● Your goal
An exact copy of all the data is the required output.
=== Section Start ===
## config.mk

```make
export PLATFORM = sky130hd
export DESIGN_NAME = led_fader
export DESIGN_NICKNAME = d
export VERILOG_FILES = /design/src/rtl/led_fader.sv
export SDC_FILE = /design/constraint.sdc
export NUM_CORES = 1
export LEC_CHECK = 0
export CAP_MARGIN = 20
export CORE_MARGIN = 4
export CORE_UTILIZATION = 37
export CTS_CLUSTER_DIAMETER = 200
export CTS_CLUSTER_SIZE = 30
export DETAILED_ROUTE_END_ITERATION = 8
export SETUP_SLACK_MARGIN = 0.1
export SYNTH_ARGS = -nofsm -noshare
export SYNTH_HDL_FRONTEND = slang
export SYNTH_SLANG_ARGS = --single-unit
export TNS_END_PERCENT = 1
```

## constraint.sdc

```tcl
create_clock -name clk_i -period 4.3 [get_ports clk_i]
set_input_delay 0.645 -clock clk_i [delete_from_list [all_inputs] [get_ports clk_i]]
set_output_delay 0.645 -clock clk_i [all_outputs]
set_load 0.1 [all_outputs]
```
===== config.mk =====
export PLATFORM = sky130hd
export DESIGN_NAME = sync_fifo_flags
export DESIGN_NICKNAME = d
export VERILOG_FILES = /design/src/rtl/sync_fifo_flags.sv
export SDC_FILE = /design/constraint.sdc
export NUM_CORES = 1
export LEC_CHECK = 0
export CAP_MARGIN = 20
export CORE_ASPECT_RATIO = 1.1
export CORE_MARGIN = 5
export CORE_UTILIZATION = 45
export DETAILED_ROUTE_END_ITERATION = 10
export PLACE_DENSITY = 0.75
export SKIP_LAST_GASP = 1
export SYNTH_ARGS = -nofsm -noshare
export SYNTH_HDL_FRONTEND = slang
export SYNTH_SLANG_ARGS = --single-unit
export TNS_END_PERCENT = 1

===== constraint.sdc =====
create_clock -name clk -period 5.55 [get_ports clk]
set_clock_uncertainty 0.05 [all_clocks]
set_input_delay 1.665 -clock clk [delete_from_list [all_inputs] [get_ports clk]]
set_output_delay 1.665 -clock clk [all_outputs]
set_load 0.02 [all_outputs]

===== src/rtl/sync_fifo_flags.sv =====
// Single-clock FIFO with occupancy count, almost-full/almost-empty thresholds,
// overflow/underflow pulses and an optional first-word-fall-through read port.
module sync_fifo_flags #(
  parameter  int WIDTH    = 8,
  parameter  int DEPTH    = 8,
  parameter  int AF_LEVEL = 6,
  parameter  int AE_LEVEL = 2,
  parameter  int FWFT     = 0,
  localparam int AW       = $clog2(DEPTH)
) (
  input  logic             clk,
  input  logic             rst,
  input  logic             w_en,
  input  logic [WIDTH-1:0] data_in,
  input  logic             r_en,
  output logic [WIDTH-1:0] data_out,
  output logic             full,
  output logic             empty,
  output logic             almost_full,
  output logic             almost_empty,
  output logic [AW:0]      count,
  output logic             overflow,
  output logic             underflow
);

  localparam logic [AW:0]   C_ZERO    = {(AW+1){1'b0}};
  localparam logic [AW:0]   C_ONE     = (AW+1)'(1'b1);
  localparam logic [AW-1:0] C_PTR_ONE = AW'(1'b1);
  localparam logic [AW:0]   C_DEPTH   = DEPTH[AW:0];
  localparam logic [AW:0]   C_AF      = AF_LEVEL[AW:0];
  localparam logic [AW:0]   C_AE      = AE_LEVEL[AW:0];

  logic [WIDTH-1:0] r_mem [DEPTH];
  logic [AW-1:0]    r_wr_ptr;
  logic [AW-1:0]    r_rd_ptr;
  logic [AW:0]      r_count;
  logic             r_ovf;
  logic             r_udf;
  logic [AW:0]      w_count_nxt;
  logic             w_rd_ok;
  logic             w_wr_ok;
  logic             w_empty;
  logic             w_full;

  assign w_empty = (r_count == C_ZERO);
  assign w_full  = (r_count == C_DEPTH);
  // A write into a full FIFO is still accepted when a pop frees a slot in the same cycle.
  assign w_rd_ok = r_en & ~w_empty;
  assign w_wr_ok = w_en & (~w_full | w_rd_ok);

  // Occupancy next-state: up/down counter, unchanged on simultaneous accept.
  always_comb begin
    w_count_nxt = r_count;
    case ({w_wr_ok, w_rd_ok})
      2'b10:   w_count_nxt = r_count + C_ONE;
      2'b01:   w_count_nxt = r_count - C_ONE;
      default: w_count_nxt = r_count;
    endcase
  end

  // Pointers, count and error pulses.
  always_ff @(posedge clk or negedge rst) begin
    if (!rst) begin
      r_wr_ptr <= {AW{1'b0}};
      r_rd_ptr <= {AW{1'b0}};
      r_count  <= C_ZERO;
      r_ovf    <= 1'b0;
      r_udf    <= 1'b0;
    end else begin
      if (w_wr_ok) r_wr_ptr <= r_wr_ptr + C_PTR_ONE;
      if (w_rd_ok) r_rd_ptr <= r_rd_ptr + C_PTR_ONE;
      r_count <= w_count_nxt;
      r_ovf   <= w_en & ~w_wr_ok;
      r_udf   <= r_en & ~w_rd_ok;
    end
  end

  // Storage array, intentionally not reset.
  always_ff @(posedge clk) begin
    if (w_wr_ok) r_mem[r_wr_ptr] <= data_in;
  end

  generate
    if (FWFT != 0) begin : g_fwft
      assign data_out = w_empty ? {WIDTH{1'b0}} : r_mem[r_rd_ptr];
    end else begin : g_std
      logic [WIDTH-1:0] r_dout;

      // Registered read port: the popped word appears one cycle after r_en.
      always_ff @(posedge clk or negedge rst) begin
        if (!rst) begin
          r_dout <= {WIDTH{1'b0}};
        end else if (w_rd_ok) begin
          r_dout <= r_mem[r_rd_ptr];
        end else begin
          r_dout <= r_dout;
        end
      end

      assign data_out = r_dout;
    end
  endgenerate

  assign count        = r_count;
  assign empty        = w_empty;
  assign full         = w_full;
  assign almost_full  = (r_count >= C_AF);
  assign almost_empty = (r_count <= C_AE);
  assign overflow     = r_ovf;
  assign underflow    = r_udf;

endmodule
=== Section End ===
● Expected answer
## config.mk

```make
export PLATFORM = sky130hd
export DESIGN_NAME = led_fader
export DESIGN_NICKNAME = d
export VERILOG_FILES = /design/src/rtl/led_fader.sv
export SDC_FILE = /design/constraint.sdc
export NUM_CORES = 1
export LEC_CHECK = 0
export CAP_MARGIN = 20
export CORE_MARGIN = 4
export CORE_UTILIZATION = 37
export CTS_CLUSTER_DIAMETER = 200
export CTS_CLUSTER_SIZE = 30
export DETAILED_ROUTE_END_ITERATION = 8
export SETUP_SLACK_MARGIN = 0.1
export SYNTH_ARGS = -nofsm -noshare
export SYNTH_HDL_FRONTEND = slang
export SYNTH_SLANG_ARGS = --single-unit
export TNS_END_PERCENT = 1
```

## constraint.sdc

```tcl
create_clock -name clk_i -period 4.3 [get_ports clk_i]
set_input_delay 0.645 -clock clk_i [delete_from_list [all_inputs] [get_ports clk_i]]
set_output_delay 0.645 -clock clk_i [all_outputs]
set_load 0.1 [all_outputs]
```
===== config.mk =====
export PLATFORM = sky130hd
export DESIGN_NAME = sync_fifo_flags
export DESIGN_NICKNAME = d
export VERILOG_FILES = /design/src/rtl/sync_fifo_flags.sv
export SDC_FILE = /design/constraint.sdc
export NUM_CORES = 1
export LEC_CHECK = 0
export CAP_MARGIN = 20
export CORE_ASPECT_RATIO = 1.1
export CORE_MARGIN = 5
export CORE_UTILIZATION = 45
export DETAILED_ROUTE_END_ITERATION = 10
export PLACE_DENSITY = 0.75
export SKIP_LAST_GASP = 1
export SYNTH_ARGS = -nofsm -noshare
export SYNTH_HDL_FRONTEND = slang
export SYNTH_SLANG_ARGS = --single-unit
export TNS_END_PERCENT = 1

===== constraint.sdc =====
create_clock -name clk -period 5.55 [get_ports clk]
set_clock_uncertainty 0.05 [all_clocks]
set_input_delay 1.665 -clock clk [delete_from_list [all_inputs] [get_ports clk]]
set_output_delay 1.665 -clock clk [all_outputs]
set_load 0.02 [all_outputs]

===== src/rtl/sync_fifo_flags.sv =====
// Single-clock FIFO with occupancy count, almost-full/almost-empty thresholds,
// overflow/underflow pulses and an optional first-word-fall-through read port.
module sync_fifo_flags #(
  parameter  int WIDTH    = 8,
  parameter  int DEPTH    = 8,
  parameter  int AF_LEVEL = 6,
  parameter  int AE_LEVEL = 2,
  parameter  int FWFT     = 0,
  localparam int AW       = $clog2(DEPTH)
) (
  input  logic             clk,
  input  logic             rst,
  input  logic             w_en,
  input  logic [WIDTH-1:0] data_in,
  input  logic             r_en,
  output logic [WIDTH-1:0] data_out,
  output logic             full,
  output logic             empty,
  output logic             almost_full,
  output logic             almost_empty,
  output logic [AW:0]      count,
  output logic             overflow,
  output logic             underflow
);

  localparam logic [AW:0]   C_ZERO    = {(AW+1){1'b0}};
  localparam logic [AW:0]   C_ONE     = (AW+1)'(1'b1);
  localparam logic [AW-1:0] C_PTR_ONE = AW'(1'b1);
  localparam logic [AW:0]   C_DEPTH   = DEPTH[AW:0];
  localparam logic [AW:0]   C_AF      = AF_LEVEL[AW:0];
  localparam logic [AW:0]   C_AE      = AE_LEVEL[AW:0];

  logic [WIDTH-1:0] r_mem [DEPTH];
  logic [AW-1:0]    r_wr_ptr;
  logic [AW-1:0]    r_rd_ptr;
  logic [AW:0]      r_count;
  logic             r_ovf;
  logic             r_udf;
  logic [AW:0]      w_count_nxt;
  logic             w_rd_ok;
  logic             w_wr_ok;
  logic             w_empty;
  logic             w_full;

  assign w_empty = (r_count == C_ZERO);
  assign w_full  = (r_count == C_DEPTH);
  // A write into a full FIFO is still accepted when a pop frees a slot in the same cycle.
  assign w_rd_ok = r_en & ~w_empty;
  assign w_wr_ok = w_en & (~w_full | w_rd_ok);

  // Occupancy next-state: up/down counter, unchanged on simultaneous accept.
  always_comb begin
    w_count_nxt = r_count;
    case ({w_wr_ok, w_rd_ok})
      2'b10:   w_count_nxt = r_count + C_ONE;
      2'b01:   w_count_nxt = r_count - C_ONE;
      default: w_count_nxt = r_count;
    endcase
  end

  // Pointers, count and error pulses.
  always_ff @(posedge clk or negedge rst) begin
    if (!rst) begin
      r_wr_ptr <= {AW{1'b0}};
      r_rd_ptr <= {AW{1'b0}};
      r_count  <= C_ZERO;
      r_ovf    <= 1'b0;
      r_udf    <= 1'b0;
    end else begin
      if (w_wr_ok) r_wr_ptr <= r_wr_ptr + C_PTR_ONE;
      if (w_rd_ok) r_rd_ptr <= r_rd_ptr + C_PTR_ONE;
      r_count <= w_count_nxt;
      r_ovf   <= w_en & ~w_wr_ok;
      r_udf   <= r_en & ~w_rd_ok;
    end
  end

  // Storage array, intentionally not reset.
  always_ff @(posedge clk) begin
    if (w_wr_ok) r_mem[r_wr_ptr] <= data_in;
  end

  generate
    if (FWFT != 0) begin : g_fwft
      assign data_out = w_empty ? {WIDTH{1'b0}} : r_mem[r_rd_ptr];
    end else begin : g_std
      logic [WIDTH-1:0] r_dout;

      // Registered read port: the popped word appears one cycle after r_en.
      always_ff @(posedge clk or negedge rst) begin
        if (!rst) begin
          r_dout <= {WIDTH{1'b0}};
        end else if (w_rd_ok) begin
          r_dout <= r_mem[r_rd_ptr];
        end else begin
          r_dout <= r_dout;
        end
      end

      assign data_out = r_dout;
    end
  endgenerate

  assign count        = r_count;
  assign empty        = w_empty;
  assign full         = w_full;
  assign almost_full  = (r_count >= C_AF);
  assign almost_empty = (r_count <= C_AE);
  assign overflow     = r_ovf;
  assign underflow    = r_udf;

endmodule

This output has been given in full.